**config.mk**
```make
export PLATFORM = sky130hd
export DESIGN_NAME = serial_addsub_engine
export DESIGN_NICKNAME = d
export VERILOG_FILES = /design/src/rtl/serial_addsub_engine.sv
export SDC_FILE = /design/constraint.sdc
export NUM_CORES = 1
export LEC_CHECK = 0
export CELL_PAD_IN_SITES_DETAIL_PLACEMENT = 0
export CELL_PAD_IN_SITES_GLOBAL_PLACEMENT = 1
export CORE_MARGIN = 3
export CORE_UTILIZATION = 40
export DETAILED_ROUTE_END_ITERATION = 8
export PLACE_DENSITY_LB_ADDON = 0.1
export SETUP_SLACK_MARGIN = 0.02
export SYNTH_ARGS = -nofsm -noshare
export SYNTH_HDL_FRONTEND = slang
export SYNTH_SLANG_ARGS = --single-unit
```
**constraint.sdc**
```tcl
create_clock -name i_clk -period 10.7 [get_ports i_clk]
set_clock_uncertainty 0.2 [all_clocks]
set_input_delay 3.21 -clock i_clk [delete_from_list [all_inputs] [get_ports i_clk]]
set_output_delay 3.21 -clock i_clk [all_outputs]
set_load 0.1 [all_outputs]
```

---

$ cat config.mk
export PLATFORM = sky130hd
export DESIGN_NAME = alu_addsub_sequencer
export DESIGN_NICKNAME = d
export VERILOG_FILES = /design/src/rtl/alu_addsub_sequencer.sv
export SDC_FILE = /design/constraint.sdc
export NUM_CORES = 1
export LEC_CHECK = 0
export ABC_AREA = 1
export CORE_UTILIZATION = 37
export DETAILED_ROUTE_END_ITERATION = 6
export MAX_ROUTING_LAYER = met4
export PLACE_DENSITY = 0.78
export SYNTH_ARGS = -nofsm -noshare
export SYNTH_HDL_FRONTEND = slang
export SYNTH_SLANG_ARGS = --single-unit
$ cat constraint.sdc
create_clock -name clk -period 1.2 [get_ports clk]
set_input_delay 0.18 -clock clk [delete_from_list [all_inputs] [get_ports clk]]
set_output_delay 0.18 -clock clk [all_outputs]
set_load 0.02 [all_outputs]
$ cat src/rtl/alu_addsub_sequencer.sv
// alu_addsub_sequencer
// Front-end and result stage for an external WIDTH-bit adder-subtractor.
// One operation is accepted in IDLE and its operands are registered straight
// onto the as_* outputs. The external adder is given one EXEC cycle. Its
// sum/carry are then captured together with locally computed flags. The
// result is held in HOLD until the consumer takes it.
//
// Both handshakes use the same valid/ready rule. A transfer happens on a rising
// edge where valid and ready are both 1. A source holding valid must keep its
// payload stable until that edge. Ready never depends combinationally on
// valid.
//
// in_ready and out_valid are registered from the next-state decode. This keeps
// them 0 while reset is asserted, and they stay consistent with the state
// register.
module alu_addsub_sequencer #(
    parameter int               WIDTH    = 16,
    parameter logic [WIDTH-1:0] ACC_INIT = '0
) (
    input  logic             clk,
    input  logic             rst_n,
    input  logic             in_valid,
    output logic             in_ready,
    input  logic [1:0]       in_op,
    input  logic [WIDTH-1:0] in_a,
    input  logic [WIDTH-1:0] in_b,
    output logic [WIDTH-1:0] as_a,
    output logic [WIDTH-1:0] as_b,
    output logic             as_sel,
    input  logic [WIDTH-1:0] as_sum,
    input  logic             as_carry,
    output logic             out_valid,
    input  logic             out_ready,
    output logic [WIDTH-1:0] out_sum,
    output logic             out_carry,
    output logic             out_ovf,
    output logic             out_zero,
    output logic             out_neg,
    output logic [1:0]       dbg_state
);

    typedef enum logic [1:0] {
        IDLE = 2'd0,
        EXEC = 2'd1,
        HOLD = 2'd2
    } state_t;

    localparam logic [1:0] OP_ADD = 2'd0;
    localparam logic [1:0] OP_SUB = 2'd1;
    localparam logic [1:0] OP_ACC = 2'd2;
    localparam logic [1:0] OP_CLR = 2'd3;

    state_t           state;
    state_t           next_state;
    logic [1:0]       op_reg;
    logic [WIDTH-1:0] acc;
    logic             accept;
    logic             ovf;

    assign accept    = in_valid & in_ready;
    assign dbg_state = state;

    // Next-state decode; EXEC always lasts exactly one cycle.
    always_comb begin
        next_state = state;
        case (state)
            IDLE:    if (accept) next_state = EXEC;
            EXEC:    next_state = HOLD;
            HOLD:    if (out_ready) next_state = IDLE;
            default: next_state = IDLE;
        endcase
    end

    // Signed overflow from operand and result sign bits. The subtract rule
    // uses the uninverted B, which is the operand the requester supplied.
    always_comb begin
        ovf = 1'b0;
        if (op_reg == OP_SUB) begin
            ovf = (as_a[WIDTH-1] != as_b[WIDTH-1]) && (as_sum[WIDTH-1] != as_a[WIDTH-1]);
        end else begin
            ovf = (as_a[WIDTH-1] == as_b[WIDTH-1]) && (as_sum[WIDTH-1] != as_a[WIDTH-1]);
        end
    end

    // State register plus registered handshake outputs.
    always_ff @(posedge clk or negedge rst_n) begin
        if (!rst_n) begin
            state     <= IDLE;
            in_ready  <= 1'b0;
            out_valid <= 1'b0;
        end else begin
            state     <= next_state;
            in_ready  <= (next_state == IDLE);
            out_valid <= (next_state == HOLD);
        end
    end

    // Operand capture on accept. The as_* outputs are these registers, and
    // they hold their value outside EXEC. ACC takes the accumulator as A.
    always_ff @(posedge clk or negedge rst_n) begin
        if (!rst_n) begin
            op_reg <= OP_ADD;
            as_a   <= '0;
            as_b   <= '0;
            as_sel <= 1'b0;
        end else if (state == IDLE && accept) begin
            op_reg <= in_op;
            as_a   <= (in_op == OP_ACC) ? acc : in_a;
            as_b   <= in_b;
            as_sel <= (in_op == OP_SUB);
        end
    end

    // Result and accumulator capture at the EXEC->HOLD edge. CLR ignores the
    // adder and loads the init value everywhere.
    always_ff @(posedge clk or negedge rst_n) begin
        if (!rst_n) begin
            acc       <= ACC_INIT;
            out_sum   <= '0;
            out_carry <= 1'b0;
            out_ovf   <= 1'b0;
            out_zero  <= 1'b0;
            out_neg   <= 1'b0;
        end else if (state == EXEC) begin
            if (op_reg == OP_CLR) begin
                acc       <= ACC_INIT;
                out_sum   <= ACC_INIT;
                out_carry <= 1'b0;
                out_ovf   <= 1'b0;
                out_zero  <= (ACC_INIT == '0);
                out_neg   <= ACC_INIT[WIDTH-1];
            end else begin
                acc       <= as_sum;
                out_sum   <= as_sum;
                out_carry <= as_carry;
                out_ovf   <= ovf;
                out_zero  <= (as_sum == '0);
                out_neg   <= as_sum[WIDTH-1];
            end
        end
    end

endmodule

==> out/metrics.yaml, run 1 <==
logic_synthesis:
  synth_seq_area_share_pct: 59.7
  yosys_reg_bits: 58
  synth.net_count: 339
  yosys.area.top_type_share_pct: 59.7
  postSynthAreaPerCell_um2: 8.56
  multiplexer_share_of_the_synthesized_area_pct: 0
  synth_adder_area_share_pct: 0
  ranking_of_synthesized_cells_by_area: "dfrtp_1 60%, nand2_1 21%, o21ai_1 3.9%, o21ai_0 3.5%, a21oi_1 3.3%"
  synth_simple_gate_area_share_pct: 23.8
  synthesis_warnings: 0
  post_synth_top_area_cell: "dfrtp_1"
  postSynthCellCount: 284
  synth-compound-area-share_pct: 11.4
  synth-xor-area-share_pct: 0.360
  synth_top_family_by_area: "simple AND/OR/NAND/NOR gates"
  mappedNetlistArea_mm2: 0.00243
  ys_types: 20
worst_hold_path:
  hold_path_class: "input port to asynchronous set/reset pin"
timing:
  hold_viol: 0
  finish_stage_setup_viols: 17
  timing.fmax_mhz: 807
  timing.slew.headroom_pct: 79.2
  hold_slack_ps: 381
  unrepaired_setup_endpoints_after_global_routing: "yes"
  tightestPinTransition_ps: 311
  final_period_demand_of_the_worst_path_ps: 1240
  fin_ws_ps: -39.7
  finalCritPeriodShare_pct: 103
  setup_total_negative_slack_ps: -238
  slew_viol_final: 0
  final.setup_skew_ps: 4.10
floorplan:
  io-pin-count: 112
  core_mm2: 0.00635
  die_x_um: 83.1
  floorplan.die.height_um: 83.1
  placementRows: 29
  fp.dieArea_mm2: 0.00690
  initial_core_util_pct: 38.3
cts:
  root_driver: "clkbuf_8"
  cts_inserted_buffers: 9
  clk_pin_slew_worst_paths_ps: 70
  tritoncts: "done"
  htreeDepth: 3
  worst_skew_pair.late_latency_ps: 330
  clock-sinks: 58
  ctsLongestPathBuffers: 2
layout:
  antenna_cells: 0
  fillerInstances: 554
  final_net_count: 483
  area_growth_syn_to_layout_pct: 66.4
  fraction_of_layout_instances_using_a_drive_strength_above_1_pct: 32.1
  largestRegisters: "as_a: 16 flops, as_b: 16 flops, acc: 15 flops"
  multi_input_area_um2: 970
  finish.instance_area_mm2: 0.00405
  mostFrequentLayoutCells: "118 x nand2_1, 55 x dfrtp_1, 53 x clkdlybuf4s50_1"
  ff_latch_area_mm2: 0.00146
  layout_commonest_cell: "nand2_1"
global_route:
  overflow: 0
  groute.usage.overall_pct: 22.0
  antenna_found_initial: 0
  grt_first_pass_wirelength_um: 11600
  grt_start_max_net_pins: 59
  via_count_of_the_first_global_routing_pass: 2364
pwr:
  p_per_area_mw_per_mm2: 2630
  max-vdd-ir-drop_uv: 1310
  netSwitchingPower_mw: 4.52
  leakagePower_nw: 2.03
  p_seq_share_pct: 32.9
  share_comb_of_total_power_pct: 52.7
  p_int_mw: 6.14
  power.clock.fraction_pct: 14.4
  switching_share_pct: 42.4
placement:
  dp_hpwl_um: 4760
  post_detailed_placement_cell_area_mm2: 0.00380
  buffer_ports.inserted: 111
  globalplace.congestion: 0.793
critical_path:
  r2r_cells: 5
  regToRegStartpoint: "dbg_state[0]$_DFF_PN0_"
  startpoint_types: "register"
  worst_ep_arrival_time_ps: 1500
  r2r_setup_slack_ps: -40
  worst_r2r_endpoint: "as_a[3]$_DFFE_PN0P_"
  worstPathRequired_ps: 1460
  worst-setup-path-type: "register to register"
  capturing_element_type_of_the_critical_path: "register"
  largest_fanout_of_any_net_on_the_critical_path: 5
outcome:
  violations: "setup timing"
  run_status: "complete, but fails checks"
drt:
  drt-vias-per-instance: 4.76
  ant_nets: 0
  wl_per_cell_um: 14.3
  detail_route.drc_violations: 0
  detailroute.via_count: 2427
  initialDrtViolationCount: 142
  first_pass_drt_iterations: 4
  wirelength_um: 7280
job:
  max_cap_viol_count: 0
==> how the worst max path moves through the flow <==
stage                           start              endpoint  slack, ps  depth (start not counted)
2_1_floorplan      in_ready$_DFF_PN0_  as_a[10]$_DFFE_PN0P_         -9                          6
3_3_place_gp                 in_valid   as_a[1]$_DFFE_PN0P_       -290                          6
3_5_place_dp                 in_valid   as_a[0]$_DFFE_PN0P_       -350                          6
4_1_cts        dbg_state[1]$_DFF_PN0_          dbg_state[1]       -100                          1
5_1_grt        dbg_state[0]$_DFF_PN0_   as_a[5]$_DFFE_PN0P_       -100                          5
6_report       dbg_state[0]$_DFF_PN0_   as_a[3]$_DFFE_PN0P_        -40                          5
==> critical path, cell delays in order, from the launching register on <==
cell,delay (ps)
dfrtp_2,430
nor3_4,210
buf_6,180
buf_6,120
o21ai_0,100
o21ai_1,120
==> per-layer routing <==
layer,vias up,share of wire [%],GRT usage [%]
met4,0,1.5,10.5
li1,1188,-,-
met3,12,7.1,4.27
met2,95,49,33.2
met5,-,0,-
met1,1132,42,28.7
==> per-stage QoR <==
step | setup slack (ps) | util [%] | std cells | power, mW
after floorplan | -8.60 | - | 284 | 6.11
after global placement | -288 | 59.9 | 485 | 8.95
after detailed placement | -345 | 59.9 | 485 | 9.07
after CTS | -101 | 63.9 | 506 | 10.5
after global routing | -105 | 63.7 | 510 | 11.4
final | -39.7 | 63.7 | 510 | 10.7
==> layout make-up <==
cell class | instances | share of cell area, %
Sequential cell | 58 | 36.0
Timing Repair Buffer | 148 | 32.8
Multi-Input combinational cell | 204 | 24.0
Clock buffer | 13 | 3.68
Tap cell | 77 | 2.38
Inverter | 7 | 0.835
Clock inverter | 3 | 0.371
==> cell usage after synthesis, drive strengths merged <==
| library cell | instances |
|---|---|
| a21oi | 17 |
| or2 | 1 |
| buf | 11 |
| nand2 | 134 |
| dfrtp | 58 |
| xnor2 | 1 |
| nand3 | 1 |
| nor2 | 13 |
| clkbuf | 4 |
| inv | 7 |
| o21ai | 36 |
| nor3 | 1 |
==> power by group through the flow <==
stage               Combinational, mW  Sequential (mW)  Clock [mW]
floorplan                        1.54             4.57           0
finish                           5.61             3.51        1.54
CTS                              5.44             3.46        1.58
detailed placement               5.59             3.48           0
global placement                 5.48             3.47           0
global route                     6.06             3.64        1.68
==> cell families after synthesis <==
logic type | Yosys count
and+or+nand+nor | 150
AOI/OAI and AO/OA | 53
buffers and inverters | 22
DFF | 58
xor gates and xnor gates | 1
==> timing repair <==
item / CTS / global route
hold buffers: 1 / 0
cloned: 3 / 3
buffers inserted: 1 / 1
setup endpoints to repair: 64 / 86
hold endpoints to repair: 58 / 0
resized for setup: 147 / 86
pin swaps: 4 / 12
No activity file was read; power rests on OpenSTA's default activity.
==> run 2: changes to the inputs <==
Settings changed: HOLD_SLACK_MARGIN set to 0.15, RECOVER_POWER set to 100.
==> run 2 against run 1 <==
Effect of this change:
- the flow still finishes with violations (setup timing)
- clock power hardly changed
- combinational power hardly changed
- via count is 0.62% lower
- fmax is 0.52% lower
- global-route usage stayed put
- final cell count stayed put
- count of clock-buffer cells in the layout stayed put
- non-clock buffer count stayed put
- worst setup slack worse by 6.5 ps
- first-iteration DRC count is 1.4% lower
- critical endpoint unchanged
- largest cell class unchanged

---

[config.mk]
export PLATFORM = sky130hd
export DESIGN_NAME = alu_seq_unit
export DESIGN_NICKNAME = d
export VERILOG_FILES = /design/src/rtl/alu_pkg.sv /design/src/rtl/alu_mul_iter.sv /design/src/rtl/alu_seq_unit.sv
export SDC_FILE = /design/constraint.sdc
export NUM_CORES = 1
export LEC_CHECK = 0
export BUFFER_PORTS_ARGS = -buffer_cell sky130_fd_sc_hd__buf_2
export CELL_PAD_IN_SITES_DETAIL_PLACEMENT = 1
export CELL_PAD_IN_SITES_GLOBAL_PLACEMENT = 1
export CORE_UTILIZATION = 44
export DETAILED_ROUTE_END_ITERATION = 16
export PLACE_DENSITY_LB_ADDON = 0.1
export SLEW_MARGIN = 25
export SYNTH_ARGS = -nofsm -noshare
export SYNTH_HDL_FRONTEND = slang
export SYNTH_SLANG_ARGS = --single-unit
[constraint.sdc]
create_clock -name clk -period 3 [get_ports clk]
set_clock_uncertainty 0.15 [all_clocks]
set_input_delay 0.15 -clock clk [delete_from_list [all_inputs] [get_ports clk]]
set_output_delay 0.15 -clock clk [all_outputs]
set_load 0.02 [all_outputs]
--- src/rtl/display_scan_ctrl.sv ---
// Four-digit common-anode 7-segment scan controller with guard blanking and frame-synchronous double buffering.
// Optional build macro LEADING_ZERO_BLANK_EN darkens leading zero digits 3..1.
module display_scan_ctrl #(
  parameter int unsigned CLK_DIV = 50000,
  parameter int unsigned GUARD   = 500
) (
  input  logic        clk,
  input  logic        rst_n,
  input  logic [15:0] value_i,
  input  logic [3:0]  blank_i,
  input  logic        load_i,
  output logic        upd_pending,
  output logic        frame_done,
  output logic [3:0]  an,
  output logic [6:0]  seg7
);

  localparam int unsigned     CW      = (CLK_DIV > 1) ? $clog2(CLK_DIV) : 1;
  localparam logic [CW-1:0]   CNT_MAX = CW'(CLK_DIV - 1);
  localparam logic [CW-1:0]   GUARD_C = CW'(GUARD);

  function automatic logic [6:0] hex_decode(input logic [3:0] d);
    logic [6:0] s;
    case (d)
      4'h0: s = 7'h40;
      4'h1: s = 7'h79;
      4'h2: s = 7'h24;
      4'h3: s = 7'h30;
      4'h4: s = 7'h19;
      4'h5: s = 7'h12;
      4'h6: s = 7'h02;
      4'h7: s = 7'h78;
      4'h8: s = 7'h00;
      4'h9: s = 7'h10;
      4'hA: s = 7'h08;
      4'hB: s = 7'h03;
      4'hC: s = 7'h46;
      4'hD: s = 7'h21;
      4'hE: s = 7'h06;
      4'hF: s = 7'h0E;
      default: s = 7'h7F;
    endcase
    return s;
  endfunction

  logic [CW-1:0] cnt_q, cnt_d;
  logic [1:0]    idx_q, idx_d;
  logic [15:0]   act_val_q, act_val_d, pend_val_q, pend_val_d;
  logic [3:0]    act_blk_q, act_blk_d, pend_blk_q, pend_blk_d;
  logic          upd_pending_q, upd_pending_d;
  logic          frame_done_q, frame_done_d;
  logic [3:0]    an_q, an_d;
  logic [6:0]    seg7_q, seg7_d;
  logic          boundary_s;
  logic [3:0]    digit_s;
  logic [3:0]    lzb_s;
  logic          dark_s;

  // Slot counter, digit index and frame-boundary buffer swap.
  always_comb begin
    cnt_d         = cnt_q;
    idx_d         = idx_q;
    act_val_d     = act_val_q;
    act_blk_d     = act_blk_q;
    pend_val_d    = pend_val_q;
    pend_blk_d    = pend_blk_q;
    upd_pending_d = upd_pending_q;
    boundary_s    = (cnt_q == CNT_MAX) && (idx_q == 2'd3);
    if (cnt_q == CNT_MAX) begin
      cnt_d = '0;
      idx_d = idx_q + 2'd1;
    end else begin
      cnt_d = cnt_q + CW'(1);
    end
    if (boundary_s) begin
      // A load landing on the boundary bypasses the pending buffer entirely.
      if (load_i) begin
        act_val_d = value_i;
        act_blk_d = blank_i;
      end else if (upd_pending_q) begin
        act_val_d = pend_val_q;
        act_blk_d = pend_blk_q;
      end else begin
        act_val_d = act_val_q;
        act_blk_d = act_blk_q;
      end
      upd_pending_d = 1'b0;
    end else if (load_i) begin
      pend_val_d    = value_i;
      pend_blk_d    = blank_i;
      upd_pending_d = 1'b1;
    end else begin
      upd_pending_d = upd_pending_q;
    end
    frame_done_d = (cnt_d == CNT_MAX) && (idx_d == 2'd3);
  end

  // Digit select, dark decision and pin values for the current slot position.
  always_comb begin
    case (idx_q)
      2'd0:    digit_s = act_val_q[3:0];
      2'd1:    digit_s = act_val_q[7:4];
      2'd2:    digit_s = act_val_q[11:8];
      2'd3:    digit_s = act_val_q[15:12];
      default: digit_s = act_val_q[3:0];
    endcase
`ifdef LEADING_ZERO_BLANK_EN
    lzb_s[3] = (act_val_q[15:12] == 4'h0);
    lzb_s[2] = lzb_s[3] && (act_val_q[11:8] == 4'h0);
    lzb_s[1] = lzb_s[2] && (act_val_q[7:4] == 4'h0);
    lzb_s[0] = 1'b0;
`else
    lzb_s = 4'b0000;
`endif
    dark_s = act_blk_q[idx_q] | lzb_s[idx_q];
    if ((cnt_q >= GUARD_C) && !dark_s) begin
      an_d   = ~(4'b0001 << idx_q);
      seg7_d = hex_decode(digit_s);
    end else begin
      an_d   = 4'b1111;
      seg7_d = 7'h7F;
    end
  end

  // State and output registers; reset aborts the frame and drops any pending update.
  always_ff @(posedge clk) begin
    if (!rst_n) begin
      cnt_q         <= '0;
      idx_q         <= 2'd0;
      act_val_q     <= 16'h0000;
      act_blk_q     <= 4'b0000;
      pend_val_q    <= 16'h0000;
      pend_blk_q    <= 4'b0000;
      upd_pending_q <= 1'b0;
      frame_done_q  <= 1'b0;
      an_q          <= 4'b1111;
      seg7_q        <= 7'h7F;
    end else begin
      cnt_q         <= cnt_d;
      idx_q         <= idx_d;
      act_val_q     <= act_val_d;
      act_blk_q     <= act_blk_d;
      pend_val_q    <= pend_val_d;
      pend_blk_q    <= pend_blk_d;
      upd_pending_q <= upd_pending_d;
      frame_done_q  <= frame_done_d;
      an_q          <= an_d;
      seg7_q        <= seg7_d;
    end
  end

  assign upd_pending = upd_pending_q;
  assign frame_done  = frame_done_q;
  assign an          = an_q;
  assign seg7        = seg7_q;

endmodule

• _TASK ITEM_
Lines above that contain the string "through" make up the answer.

• _RESULT_
==> how the worst max path moves through the flow <==
==> power by group through the flow <==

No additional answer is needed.